Exercise directions »
Reproduce, unaltered, the line with "a21boi: 1 / 1" along with every line that follows it in the records, up to the last.

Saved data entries
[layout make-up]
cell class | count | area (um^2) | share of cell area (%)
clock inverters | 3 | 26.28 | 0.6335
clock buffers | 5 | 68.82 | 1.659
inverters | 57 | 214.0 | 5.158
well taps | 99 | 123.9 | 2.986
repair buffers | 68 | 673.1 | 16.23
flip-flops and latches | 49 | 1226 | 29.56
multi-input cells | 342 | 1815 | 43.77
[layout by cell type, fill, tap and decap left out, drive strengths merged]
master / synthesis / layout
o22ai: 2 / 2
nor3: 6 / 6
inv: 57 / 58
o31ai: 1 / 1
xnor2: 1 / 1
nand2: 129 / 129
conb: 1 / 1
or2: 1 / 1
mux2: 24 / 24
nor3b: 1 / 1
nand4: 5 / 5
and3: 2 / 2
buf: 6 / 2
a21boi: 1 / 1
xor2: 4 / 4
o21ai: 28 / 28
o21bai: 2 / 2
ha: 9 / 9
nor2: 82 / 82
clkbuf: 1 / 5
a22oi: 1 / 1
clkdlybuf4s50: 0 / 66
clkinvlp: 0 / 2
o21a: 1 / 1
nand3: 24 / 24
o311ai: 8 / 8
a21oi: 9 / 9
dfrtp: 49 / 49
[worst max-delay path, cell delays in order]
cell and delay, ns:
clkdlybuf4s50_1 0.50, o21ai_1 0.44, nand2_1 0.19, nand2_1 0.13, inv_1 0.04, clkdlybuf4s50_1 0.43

Solution for this exercise »
a21boi: 1 / 1
xor2: 4 / 4
o21ai: 28 / 28
o21bai: 2 / 2
ha: 9 / 9
nor2: 82 / 82
clkbuf: 1 / 5
a22oi: 1 / 1
clkdlybuf4s50: 0 / 66
clkinvlp: 0 / 2
o21a: 1 / 1
nand3: 24 / 24
o311ai: 8 / 8
a21oi: 9 / 9
dfrtp: 49 / 49
[worst max-delay path, cell delays in order]
cell and delay, ns:
clkdlybuf4s50_1 0.50, o21ai_1 0.44, nand2_1 0.19, nand2_1 0.13, inv_1 0.04, clkdlybuf4s50_1 0.43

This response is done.